A licença política é frequentemente utilizada na catalisação da defesa de causas nobres, consolidando grupos mais coesos e numerosos para lutas importantes. Certamente não é possível lutar politicamente por uma causa sem união, e é por isso que políticos podem – e talvez devam – fazer amplo uso desse recurso. É o restante da sociedade que talvez precise repensar o quanto quer de conforto intelectual e sentimento de pertencimento a um movimento (de ideais parecidos com os seus) em detrimento de uma postura crítica que gera amadurecimento e constrói novas alternativas em temas específicos. Abordo esses dois “âmbitos” abaixo.

No âmbito político a coisa é complicada, e só esboço uma provocação. A fragilidade de uma união pode estar tanto no potencial de atrair menos (ou repelir mais) os não convencidos quanto no número dos já adeptos, e movimentos fortes precisam encontrar um equilíbrio entre os dois. Se licenças políticas tendem a fortalecer o segundo, geralmente enfraquecem o primeiro, exigindo habilidade dos líderes e formadores de opinião. Eles estão cometendo excessos para algum lado? Não sei, apenas levanto a questão.

Já fora dessa esfera, será que queremos politizar todas as manifestações de ideias em todos os aspectos da vida? Para mim, a resposta é “depende”, e precisamos saber aonde e em que medida a licença política é adequada. A politização da vida tem o importante papel de instigar o pensamento que nos tira do status-quo e faz a sociedade evoluir. Por exemplo, generalizar uma “inocente” piadinha machista dentro de um contexto de opressão sexual pode parecer um exagero para alguns, mas acho que esse é um importante caminho para mudar nossa mentalidade sobre o tema. Temos que nos policiar e não ter medo de reconhecer e descartar hábitos danosos. É mais difícil viver se questionando, mas dessa dificuldade nascem aprendizados, reflexões e, eventualmente, progresso. Por outro lado, a politização pode inibir o pensamento livre e o nascimento de terceiras, quartas e inúmeras outras vias possíveis, já que busca conformar tudo a lutas com lados já solidificados. Acredito que precisamos de menos politização em debates técnicos em meios especializados e em conversas entre amigos (inclusive nas redes sociais), uma vez que em muitos casos ela só serve às forças políticas tradicionais, não à busca da verdade. Por exemplo, a quem interessa dizer que qualquer reforma da previdência ou trabalhista implicará em prejuízos a quem mais precisa do apoio do Estado?; ou, inversamente, que qualquer um que se oponha a mudanças nessas áreas não entende nada de economia? São temas complexos que merecem debates sem demagogia.

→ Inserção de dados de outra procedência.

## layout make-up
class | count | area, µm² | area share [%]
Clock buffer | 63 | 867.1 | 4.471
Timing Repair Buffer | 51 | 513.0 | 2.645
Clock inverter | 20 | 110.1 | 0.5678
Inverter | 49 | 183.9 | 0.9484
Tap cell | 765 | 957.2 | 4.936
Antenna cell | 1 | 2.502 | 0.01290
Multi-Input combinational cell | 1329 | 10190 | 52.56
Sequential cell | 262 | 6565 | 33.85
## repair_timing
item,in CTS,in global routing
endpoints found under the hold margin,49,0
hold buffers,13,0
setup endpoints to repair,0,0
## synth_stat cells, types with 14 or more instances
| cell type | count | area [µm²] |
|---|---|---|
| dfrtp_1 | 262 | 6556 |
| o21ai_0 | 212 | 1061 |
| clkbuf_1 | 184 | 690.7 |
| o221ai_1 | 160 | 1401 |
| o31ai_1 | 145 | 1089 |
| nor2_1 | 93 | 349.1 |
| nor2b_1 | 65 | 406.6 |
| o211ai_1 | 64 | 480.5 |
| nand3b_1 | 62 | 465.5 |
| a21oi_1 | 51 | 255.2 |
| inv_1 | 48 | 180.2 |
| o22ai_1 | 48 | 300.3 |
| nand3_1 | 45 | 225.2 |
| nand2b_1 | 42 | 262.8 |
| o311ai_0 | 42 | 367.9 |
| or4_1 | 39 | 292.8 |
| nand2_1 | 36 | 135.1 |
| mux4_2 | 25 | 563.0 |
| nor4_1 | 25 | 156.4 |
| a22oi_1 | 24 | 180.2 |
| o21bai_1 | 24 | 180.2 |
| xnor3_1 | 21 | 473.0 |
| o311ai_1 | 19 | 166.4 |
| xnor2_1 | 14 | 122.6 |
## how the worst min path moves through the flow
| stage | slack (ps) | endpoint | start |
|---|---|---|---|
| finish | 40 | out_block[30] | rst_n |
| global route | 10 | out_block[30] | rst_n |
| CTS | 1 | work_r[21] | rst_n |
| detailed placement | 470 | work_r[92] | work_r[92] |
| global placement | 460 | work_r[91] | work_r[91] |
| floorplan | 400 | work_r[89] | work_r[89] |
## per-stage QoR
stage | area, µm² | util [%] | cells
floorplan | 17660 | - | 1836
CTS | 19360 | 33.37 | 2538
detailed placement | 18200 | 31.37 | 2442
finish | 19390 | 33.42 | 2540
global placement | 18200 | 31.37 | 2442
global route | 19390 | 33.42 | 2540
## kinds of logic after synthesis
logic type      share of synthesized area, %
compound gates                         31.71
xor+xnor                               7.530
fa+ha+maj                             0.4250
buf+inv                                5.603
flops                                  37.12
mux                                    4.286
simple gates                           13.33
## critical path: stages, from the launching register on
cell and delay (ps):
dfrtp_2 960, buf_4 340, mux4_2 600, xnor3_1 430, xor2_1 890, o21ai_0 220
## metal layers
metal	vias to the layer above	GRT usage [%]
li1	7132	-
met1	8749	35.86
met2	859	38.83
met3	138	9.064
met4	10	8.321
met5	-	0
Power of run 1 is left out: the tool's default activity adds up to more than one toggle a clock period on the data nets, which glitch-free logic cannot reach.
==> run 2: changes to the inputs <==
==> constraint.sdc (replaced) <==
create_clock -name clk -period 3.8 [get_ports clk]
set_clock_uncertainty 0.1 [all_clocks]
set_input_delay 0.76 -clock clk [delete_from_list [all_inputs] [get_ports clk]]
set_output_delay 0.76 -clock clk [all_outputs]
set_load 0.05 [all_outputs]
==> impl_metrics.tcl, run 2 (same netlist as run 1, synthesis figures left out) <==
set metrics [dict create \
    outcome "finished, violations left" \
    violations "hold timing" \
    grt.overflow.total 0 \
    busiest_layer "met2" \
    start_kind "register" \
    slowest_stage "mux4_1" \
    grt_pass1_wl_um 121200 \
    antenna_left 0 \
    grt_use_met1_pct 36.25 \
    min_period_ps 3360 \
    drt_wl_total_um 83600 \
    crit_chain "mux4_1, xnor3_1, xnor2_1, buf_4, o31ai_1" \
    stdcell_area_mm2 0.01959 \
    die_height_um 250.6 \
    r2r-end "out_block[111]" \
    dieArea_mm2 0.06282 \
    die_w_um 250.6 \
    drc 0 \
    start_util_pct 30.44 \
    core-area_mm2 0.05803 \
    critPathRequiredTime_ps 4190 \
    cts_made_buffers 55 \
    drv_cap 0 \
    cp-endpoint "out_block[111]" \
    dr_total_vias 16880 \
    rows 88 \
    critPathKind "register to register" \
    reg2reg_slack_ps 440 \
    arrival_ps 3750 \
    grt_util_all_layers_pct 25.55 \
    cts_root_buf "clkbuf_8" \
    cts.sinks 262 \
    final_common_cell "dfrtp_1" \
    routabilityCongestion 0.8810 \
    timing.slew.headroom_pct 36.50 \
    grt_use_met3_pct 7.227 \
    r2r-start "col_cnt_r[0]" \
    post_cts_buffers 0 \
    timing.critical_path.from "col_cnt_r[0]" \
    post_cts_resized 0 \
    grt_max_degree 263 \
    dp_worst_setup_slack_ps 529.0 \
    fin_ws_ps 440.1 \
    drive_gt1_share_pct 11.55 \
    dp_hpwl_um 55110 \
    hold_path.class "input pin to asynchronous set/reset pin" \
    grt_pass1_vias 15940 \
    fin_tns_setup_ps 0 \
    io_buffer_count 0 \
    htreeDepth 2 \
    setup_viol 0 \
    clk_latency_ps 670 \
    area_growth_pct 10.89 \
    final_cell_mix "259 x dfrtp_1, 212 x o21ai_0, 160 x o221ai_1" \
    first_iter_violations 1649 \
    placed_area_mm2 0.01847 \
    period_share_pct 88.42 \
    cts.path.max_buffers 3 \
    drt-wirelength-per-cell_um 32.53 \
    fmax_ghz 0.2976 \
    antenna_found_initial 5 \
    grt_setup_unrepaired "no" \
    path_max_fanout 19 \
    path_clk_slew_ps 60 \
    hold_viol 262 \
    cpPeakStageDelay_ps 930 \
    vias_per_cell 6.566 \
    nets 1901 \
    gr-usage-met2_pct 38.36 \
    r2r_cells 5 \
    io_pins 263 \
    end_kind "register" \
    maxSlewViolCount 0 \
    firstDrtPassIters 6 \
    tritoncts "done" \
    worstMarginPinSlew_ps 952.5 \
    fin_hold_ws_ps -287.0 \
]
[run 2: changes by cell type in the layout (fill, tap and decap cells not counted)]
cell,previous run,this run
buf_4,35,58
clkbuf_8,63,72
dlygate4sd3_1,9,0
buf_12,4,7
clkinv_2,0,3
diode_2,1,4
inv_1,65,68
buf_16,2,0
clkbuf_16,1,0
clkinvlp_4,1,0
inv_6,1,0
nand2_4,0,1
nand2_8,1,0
File: src/rtl/alu_seq.sv
// Registered ALU: single-cycle FWD/ADD/AND/OR/SUB; iterative SLL/SRA (n cycles) and MUL (WIDTH cycles).
// BUSY is high while an iterative op runs, and START is ignored then; DONE pulses once per accepted op.
module alu_seq #(
  parameter  int WIDTH = 8,
  localparam int SHW   = $clog2(WIDTH)
) (
  input  logic             CLK,
  input  logic             RESET,
  input  logic             START,
  input  logic [2:0]       SELECT,
  input  logic [WIDTH-1:0] DATA1,
  input  logic [WIDTH-1:0] DATA2,
  output logic [WIDTH-1:0] RESULT,
  output logic             ZERO,
  output logic             CARRY,
  output logic             OVERFLOW,
  output logic             BUSY,
  output logic             DONE
);

  localparam int CW = SHW + 1;
  localparam logic [CW-1:0] CNT_ONE = CW'(1);

  typedef enum logic [1:0] {IDLE, SHIFT, MUL} state_t;

  state_t               state_q, state_d;
  logic [WIDTH-1:0]     result_q, result_d;
  logic                 zero_q, zero_d;
  logic                 carry_q, carry_d;
  logic                 ovf_q, ovf_d;
  logic                 busy_q, busy_d;
  logic                 done_q, done_d;
  logic [CW-1:0]        cnt_q, cnt_d;
  logic [WIDTH-1:0]     work_q, work_d;
  logic                 sra_q, sra_d;
  logic [2*WIDTH-1:0]   acc_q, acc_d;
  logic [2*WIDTH-1:0]   mcand_q, mcand_d;
  logic [WIDTH-1:0]     mplier_q, mplier_d;

  logic [WIDTH:0]       add_full;
  logic [WIDTH:0]       sub_full;
  logic                 add_ovf;
  logic                 sub_ovf;
  logic [SHW-1:0]       shamt;
  logic [WIDTH-1:0]     work_shift;
  logic                 shift_out;
  logic [2*WIDTH-1:0]   acc_next;

  assign add_full = {1'b0, DATA1} + {1'b0, DATA2};
  assign sub_full = {1'b0, DATA1} - {1'b0, DATA2};
  assign add_ovf  = (DATA1[WIDTH-1] == DATA2[WIDTH-1]) && (add_full[WIDTH-1] != DATA1[WIDTH-1]);
  assign sub_ovf  = (DATA1[WIDTH-1] != DATA2[WIDTH-1]) && (sub_full[WIDTH-1] != DATA1[WIDTH-1]);
  assign shamt    = DATA2[SHW-1:0];

  // One bit per cycle; the bit falling off the end becomes CARRY on the final step.
  assign work_shift = sra_q ? {work_q[WIDTH-1], work_q[WIDTH-1:1]} : {work_q[WIDTH-2:0], 1'b0};
  assign shift_out  = sra_q ? work_q[0] : work_q[WIDTH-1];
  assign acc_next   = acc_q + (mplier_q[0] ? mcand_q : '0);

  always_comb begin
    state_d  = state_q;
    result_d = result_q;
    zero_d   = zero_q;
    carry_d  = carry_q;
    ovf_d    = ovf_q;
    busy_d   = busy_q;
    done_d   = 1'b0;
    cnt_d    = cnt_q;
    work_d   = work_q;
    sra_d    = sra_q;
    acc_d    = acc_q;
    mcand_d  = mcand_q;
    mplier_d = mplier_q;

    case (state_q)
      IDLE: begin
        if (START) begin
          case (SELECT)
            3'b000: begin
              result_d = DATA2;
              carry_d  = 1'b0;
              ovf_d    = 1'b0;
              done_d   = 1'b1;
            end
            3'b001: begin
              result_d = add_full[WIDTH-1:0];
              carry_d  = add_full[WIDTH];
              ovf_d    = add_ovf;
              done_d   = 1'b1;
            end
            3'b010: begin
              result_d = DATA1 & DATA2;
              carry_d  = 1'b0;
              ovf_d    = 1'b0;
              done_d   = 1'b1;
            end
            3'b011: begin
              result_d = DATA1 | DATA2;
              carry_d  = 1'b0;
              ovf_d    = 1'b0;
              done_d   = 1'b1;
            end
            3'b100: begin
              result_d = sub_full[WIDTH-1:0];
              carry_d  = ~sub_full[WIDTH];
              ovf_d    = sub_ovf;
              done_d   = 1'b1;
            end
            3'b101, 3'b110: begin
              if (shamt == '0) begin
                result_d = DATA1;
                carry_d  = 1'b0;
                ovf_d    = 1'b0;
                done_d   = 1'b1;
              end else begin
                work_d  = DATA1;
                sra_d   = SELECT[1];
                cnt_d   = {1'b0, shamt};
                busy_d  = 1'b1;
                state_d = SHIFT;
              end
            end
            default: begin
              acc_d    = '0;
              mcand_d  = {{WIDTH{1'b0}}, DATA1};
              mplier_d = DATA2;
              cnt_d    = CW'(WIDTH);
              busy_d   = 1'b1;
              state_d  = MUL;
            end
          endcase
        end
      end

      SHIFT: begin
        work_d = work_shift;
        cnt_d  = cnt_q - CNT_ONE;
        if (cnt_q == CNT_ONE) begin
          result_d = work_shift;
          carry_d  = shift_out;
          ovf_d    = 1'b0;
          done_d   = 1'b1;
          busy_d   = 1'b0;
          state_d  = IDLE;
        end
      end

      MUL: begin
        acc_d    = acc_next;
        mcand_d  = mcand_q << 1;
        mplier_d = mplier_q >> 1;
        cnt_d    = cnt_q - CNT_ONE;
        if (cnt_q == CNT_ONE) begin
          result_d = acc_next[WIDTH-1:0];
          carry_d  = 1'b0;
          ovf_d    = |acc_next[2*WIDTH-1:WIDTH];
          done_d   = 1'b1;
          busy_d   = 1'b0;
          state_d  = IDLE;
        end
      end

      default: begin
        busy_d  = 1'b0;
        state_d = IDLE;
      end
    endcase

    if (done_d) begin
      zero_d = (result_d == '0);
    end
  end

  always_ff @(posedge CLK) begin
    if (RESET) begin
      state_q  <= IDLE;
      result_q <= '0;
      zero_q   <= 1'b1;
      carry_q  <= 1'b0;
      ovf_q    <= 1'b0;
      busy_q   <= 1'b0;
      done_q   <= 1'b0;
      cnt_q    <= '0;
      work_q   <= '0;
      sra_q    <= 1'b0;
      acc_q    <= '0;
      mcand_q  <= '0;
      mplier_q <= '0;
    end else begin
      state_q  <= state_d;
      result_q <= result_d;
      zero_q   <= zero_d;
      carry_q  <= carry_d;
      ovf_q    <= ovf_d;
      busy_q   <= busy_d;
      done_q   <= done_d;
      cnt_q    <= cnt_d;
      work_q   <= work_d;
      sra_q    <= sra_d;
      acc_q    <= acc_d;
      mcand_q  <= mcand_d;
      mplier_q <= mplier_d;
    end
  end

  assign RESULT   = result_q;
  assign ZERO     = zero_q;
  assign CARRY    = carry_q;
  assign OVERFLOW = ovf_q;
  assign BUSY     = busy_q;
  assign DONE     = done_q;

endmodule
File: config.mk
export PLATFORM = sky130hd
export DESIGN_NAME = instruction_fetch_unit
export DESIGN_NICKNAME = d
export VERILOG_FILES = /design/src/rtl/fetch_pkg.sv /design/src/rtl/fetch_queue.sv /design/src/rtl/instruction_fetch_unit.sv
export SDC_FILE = /design/constraint.sdc
export NUM_CORES = 1
export LEC_CHECK = 0
export CAP_MARGIN = 5
export CELL_PAD_IN_SITES_DETAIL_PLACEMENT = 1
export CELL_PAD_IN_SITES_GLOBAL_PLACEMENT = 1
export CORE_ASPECT_RATIO = 0.7
export CORE_MARGIN = 2
export CORE_UTILIZATION = 36
export DETAILED_ROUTE_END_ITERATION = 10
export GPL_ROUTABILITY_DRIVEN = 0
export GPL_TIMING_DRIVEN = 0
export PLACE_DENSITY_LB_ADDON = 0.1
export SETUP_SLACK_MARGIN = 0.2
export SLEW_MARGIN = 20
export SYNTH_ARGS = -nofsm -noshare
export SYNTH_HDL_FRONTEND = slang
export SYNTH_SLANG_ARGS = --single-unit
export TNS_END_PERCENT = 50
File: constraint.sdc
create_clock -name clk -period 6.8 [get_ports clk]
set_input_delay 0.68 -clock clk [delete_from_list [all_inputs] [get_ports clk]]
set_output_delay 0.68 -clock clk [all_outputs]
set_load 0.01 [all_outputs]
File: src/rtl/fetch_pkg.sv
// Shared fetch-stage types: reset PC, instruction size, FSM states
// and the queued {pc, instr} entry.
package fetch_pkg;

  localparam int XLEN = 32;
  localparam logic [XLEN-1:0] TEXT_BASE_DEFAULT = 32'h0040_0000;
  localparam int INST_BYTES = 4;

  typedef enum logic {
    FETCH_RUN,
    FETCH_FAULT
  } fetch_state_t;

  typedef struct packed {
    logic [XLEN-1:0] pc;
    logic [XLEN-1:0] instr;
  } fetch_entry_t;

endpackage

Simplifiquei a questão separando duas esferas: a vida política e a que reside fora dela. Ocorre que essas duas esferas têm uma intersecção enorme, tornando o dilema que apresentei para cada uma presente também na outra. Bordões, conceitos deterministas e frases de ordem unem, mas emburrecem – a nós mesmos ou aos outros, motivo pelo qual nossa responsabilidade de comunicar ideias honesta e claramente deveria ser levada mais a sério. É possível formar novas uniões, e uma postura de autocrítica e de rigor com suas próprias ideias me parece ser o melhor caminho para se chegar a uma crença digna de apoio. São populares as piadinhas que reduzem a tolos os que têm opiniões alheias às nelas defendidas, principalmente porque criam um senso de comunidade. Por outro lado, a união que fomentam é do tipo “nós, que concordamos, somos muito mais espertos”. Só gostaria que ao se deparar com isso as pessoas pensem, talvez apenas dentro da sua cabeça e sem falar pra ninguém: será que não há nada de razão no outro lado?

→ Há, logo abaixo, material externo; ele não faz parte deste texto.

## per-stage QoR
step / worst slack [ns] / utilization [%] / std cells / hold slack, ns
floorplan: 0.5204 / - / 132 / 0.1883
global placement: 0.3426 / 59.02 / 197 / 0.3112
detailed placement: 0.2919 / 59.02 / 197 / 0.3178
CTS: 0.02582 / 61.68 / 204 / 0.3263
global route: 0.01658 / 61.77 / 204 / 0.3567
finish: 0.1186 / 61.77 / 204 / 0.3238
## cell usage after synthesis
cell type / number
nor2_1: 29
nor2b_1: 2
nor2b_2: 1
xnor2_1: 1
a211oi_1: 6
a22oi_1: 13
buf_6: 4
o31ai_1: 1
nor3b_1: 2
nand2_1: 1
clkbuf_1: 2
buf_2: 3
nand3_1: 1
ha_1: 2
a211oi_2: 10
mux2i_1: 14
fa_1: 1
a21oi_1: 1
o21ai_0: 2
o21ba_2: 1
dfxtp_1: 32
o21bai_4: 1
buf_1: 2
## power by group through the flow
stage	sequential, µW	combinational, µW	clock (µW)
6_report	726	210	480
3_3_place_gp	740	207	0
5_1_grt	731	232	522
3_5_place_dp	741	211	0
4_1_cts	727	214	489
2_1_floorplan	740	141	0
<file path="src/rtl/imm_extend_pipe.sv">
// Pipelined immediate extender (sign/zero/upper/branch) with a 2-entry valid/ready skid FIFO.
// Optional input register stage before extension: define IMM_EXT_IN_REG_EN.
module imm_extend_pipe #(
  parameter int unsigned SIZE     = 32,
  parameter int unsigned IMM_SIZE = 16,
  parameter int unsigned BR_SHIFT = 2
) (
  input  logic                clk,
  input  logic                rst_n,
  input  logic                in_valid,
  output logic                in_ready,
  input  logic [IMM_SIZE-1:0] in_imm,
  input  logic [1:0]          in_mode,
  output logic                out_valid,
  input  logic                out_ready,
  output logic [SIZE-1:0]     out_data,
  output logic                out_neg
);

  localparam int unsigned PAD = SIZE - IMM_SIZE;

  typedef enum logic [1:0] {
    EMPTY,
    ONE,
    TWO
  } state_t;

  state_t state, state_nx;

  logic                live;
  logic                push;
  logic                pop;
  logic [IMM_SIZE-1:0] ext_imm;
  logic [1:0]          ext_mode;
  logic [SIZE-1:0]     ext_sext;
  logic [SIZE-1:0]     ext_val;
  logic                ext_neg;
  logic [SIZE-1:0]     data0;
  logic [SIZE-1:0]     data1;
  logic                neg0;
  logic                neg1;

  // Low for the cycle(s) rst_n is sampled low, so in_ready stays 0 through reset.
  always_ff @(posedge clk) begin
    if (!rst_n) live <= 1'b0;
    else        live <= 1'b1;
  end

`ifdef IMM_EXT_IN_REG_EN
  logic                stg_valid;
  logic [IMM_SIZE-1:0] stg_imm;
  logic [1:0]          stg_mode;

  // The stage can take a new entry unless it is occupied and blocked by a full FIFO.
  assign in_ready = live & ~(stg_valid & (state == TWO));
  assign push     = stg_valid & (state != TWO);
  assign ext_imm  = stg_imm;
  assign ext_mode = stg_mode;

  always_ff @(posedge clk) begin
    if (!rst_n) begin
      stg_valid <= 1'b0;
      stg_imm   <= '0;
      stg_mode  <= '0;
    end else if (in_valid && in_ready) begin
      stg_valid <= 1'b1;
      stg_imm   <= in_imm;
      stg_mode  <= in_mode;
    end else if (push) begin
      stg_valid <= 1'b0;
    end
  end
`else
  assign in_ready = live & (state != TWO);
  assign push     = in_valid & in_ready;
  assign ext_imm  = in_imm;
  assign ext_mode = in_mode;
`endif

  assign out_valid = (state != EMPTY);
  assign pop       = out_valid & out_ready;

  always_comb begin
    ext_sext = {{PAD{ext_imm[IMM_SIZE-1]}}, ext_imm};
    ext_neg  = ext_imm[IMM_SIZE-1];
    ext_val  = '0;
    case (ext_mode)
      2'b00:   ext_val = ext_sext;
      2'b01:   ext_val = {{PAD{1'b0}}, ext_imm};
      2'b10:   ext_val = {ext_imm, {PAD{1'b0}}};
      default: ext_val = ext_sext << BR_SHIFT;
    endcase
  end

  always_ff @(posedge clk) begin
    if (!rst_n) state <= EMPTY;
    else        state <= state_nx;
  end

  always_comb begin
    state_nx = state;
    case (state)
      EMPTY: if (push) state_nx = ONE;
      ONE: begin
        if (push && !pop)      state_nx = TWO;
        else if (pop && !push) state_nx = EMPTY;
      end
      TWO:     if (pop) state_nx = ONE;
      default: state_nx = EMPTY;
    endcase
  end

  // data0 is always the head; data1 only holds the second entry while in TWO.
  always_ff @(posedge clk) begin
    if (!rst_n) begin
      data0 <= '0;
      data1 <= '0;
      neg0  <= 1'b0;
      neg1  <= 1'b0;
    end else begin
      case (state)
        EMPTY: begin
          if (push) begin
            data0 <= ext_val;
            neg0  <= ext_neg;
          end
        end
        ONE: begin
          if (push && pop) begin
            data0 <= ext_val;
            neg0  <= ext_neg;
          end else if (push) begin
            data1 <= ext_val;
            neg1  <= ext_neg;
          end
        end
        TWO: begin
          if (pop) begin
            data0 <= data1;
            neg0  <= neg1;
          end
        end
        default: ;
      endcase
    end
  end

  assign out_data = data0;
  assign out_neg  = neg0;

endmodule
</file>
==> src/rtl/led_ctrl.sv <==
// Multi-channel status-LED controller: per-channel off/on/blink/activity modes,
// with a shared blink counter and a per-channel synchronised pulse stretcher.
module led_ctrl #(
    parameter int unsigned              CHANNELS    = 2,
    parameter int unsigned              CNT_WIDTH   = 21,
    parameter logic [CNT_WIDTH-1:0]     RELOAD      = {1'b0, 3'b111, {(CNT_WIDTH-4){1'b0}}},
    parameter int unsigned              SYNC_STAGES = 2,
    parameter logic [CHANNELS-1:0]      INVERT      = '0
) (
    input  logic                    clk_i,
    input  logic                    rstn_i,
    input  logic [2*CHANNELS-1:0]   mode_i,
    input  logic [CHANNELS-1:0]     event_i,
    output logic [CHANNELS-1:0]     led_o,
    output logic                    tick_o
);

    localparam int unsigned MSB = CNT_WIDTH - 1;

    logic [CHANNELS-1:0]  sync_q [SYNC_STAGES];
    logic [CNT_WIDTH-1:0] cnt_q  [CHANNELS];
    logic [CNT_WIDTH-1:0] blink_q;
    logic [CHANNELS-1:0]  ev_s;
    logic [CHANNELS-1:0]  lv_c;

    assign ev_s = sync_q[SYNC_STAGES-1];

    // Logical LED value per channel, selected by its mode field.
    always_comb begin
        lv_c = '0;
        for (int c = 0; c < int'(CHANNELS); c++) begin
            case (mode_i[2*c +: 2])
                2'b00:   lv_c[c] = 1'b0;
                2'b01:   lv_c[c] = 1'b1;
                2'b10:   lv_c[c] = blink_q[MSB];
                default: lv_c[c] = ~cnt_q[c][MSB];
            endcase
        end
    end

    always_ff @(posedge clk_i) begin
        if (!rstn_i) begin
            for (int s = 0; s < int'(SYNC_STAGES); s++) sync_q[s] <= '0;
            for (int c = 0; c < int'(CHANNELS); c++) cnt_q[c] <= '0;
            blink_q <= '0;
            tick_o  <= 1'b0;
            led_o   <= INVERT;
        end else begin
            sync_q[0] <= event_i;
            for (int s = 1; s < int'(SYNC_STAGES); s++) sync_q[s] <= sync_q[s-1];

            blink_q <= blink_q + CNT_WIDTH'(1);
            tick_o  <= &blink_q;

            // Stretch counter: count up to MSB, then saturate until an event reloads it.
            for (int c = 0; c < int'(CHANNELS); c++) begin
                if (!cnt_q[c][MSB]) begin
                    cnt_q[c] <= cnt_q[c] + CNT_WIDTH'(1);
                end else if (ev_s[c]) begin
                    cnt_q[c] <= RELOAD;
                end
            end

            led_o <= lv_c ^ INVERT;
        end
    end

endmodule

Ter certezas e pinçar fatos e argumentos para confirmá-las (descartando sem muita reflexão os que as atingem) é de um conservadorismo danoso. A divergência é o que nos faz crescer, e num mundo (fictício) apolítico a convergência só é produtiva na medida em que nos dá confiança para divergir. A dificuldade está em estabelecer o que queremos “reduzir e politizar” e o que queremos verdadeiramente investigar num mundo (real) aonde todos os atos têm, em diferentes graus, consequências políticas. Para isso, é indispensável pensar e estimular que os outros façam o mesmo, questionando-nos e questionando-os até quando há concordância.